Copy out the records below exactly as they appear.
────────────────
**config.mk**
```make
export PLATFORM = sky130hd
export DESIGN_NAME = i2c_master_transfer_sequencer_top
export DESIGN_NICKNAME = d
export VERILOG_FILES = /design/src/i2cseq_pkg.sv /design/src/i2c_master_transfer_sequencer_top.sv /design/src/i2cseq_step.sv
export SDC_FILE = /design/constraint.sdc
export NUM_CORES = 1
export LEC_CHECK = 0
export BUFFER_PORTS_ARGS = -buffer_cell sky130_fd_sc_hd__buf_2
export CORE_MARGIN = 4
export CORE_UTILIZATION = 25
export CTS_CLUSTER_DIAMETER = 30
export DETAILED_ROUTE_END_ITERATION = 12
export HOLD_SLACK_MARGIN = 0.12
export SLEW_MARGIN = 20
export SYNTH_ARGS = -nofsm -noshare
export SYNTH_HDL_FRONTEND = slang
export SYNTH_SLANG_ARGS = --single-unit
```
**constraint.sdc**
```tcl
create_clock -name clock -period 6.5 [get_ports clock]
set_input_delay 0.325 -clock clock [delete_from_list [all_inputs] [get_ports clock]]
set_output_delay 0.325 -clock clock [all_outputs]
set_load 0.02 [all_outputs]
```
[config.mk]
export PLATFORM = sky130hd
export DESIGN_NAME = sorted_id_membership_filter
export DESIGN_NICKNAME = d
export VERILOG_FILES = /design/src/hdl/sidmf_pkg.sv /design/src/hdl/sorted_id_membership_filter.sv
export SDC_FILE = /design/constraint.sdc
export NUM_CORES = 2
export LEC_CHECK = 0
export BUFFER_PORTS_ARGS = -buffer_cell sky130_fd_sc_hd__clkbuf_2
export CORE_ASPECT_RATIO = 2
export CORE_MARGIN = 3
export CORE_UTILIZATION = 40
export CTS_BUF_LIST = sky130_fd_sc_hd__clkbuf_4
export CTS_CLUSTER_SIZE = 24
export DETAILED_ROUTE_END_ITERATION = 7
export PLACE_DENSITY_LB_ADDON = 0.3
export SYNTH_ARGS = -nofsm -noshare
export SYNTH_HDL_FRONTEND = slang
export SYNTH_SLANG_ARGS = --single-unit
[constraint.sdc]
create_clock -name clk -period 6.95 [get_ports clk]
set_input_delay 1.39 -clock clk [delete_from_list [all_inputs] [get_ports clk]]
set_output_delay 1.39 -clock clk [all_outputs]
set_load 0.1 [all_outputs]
────────────────
→ **Reply**:
**config.mk**
```make
export PLATFORM = sky130hd
export DESIGN_NAME = i2c_master_transfer_sequencer_top
export DESIGN_NICKNAME = d
export VERILOG_FILES = /design/src/i2cseq_pkg.sv /design/src/i2c_master_transfer_sequencer_top.sv /design/src/i2cseq_step.sv
export SDC_FILE = /design/constraint.sdc
export NUM_CORES = 1
export LEC_CHECK = 0
export BUFFER_PORTS_ARGS = -buffer_cell sky130_fd_sc_hd__buf_2
export CORE_MARGIN = 4
export CORE_UTILIZATION = 25
export CTS_CLUSTER_DIAMETER = 30
export DETAILED_ROUTE_END_ITERATION = 12
export HOLD_SLACK_MARGIN = 0.12
export SLEW_MARGIN = 20
export SYNTH_ARGS = -nofsm -noshare
export SYNTH_HDL_FRONTEND = slang
export SYNTH_SLANG_ARGS = --single-unit
```
**constraint.sdc**
```tcl
create_clock -name clock -period 6.5 [get_ports clock]
set_input_delay 0.325 -clock clock [delete_from_list [all_inputs] [get_ports clock]]
set_output_delay 0.325 -clock clock [all_outputs]
set_load 0.02 [all_outputs]
```
[config.mk]
export PLATFORM = sky130hd
export DESIGN_NAME = sorted_id_membership_filter
export DESIGN_NICKNAME = d
export VERILOG_FILES = /design/src/hdl/sidmf_pkg.sv /design/src/hdl/sorted_id_membership_filter.sv
export SDC_FILE = /design/constraint.sdc
export NUM_CORES = 2
export LEC_CHECK = 0
export BUFFER_PORTS_ARGS = -buffer_cell sky130_fd_sc_hd__clkbuf_2
export CORE_ASPECT_RATIO = 2
export CORE_MARGIN = 3
export CORE_UTILIZATION = 40
export CTS_BUF_LIST = sky130_fd_sc_hd__clkbuf_4
export CTS_CLUSTER_SIZE = 24
export DETAILED_ROUTE_END_ITERATION = 7
export PLACE_DENSITY_LB_ADDON = 0.3
export SYNTH_ARGS = -nofsm -noshare
export SYNTH_HDL_FRONTEND = slang
export SYNTH_SLANG_ARGS = --single-unit
[constraint.sdc]
create_clock -name clk -period 6.95 [get_ports clk]
set_input_delay 1.39 -clock clk [delete_from_list [all_inputs] [get_ports clk]]
set_output_delay 1.39 -clock clk [all_outputs]
set_load 0.1 [all_outputs]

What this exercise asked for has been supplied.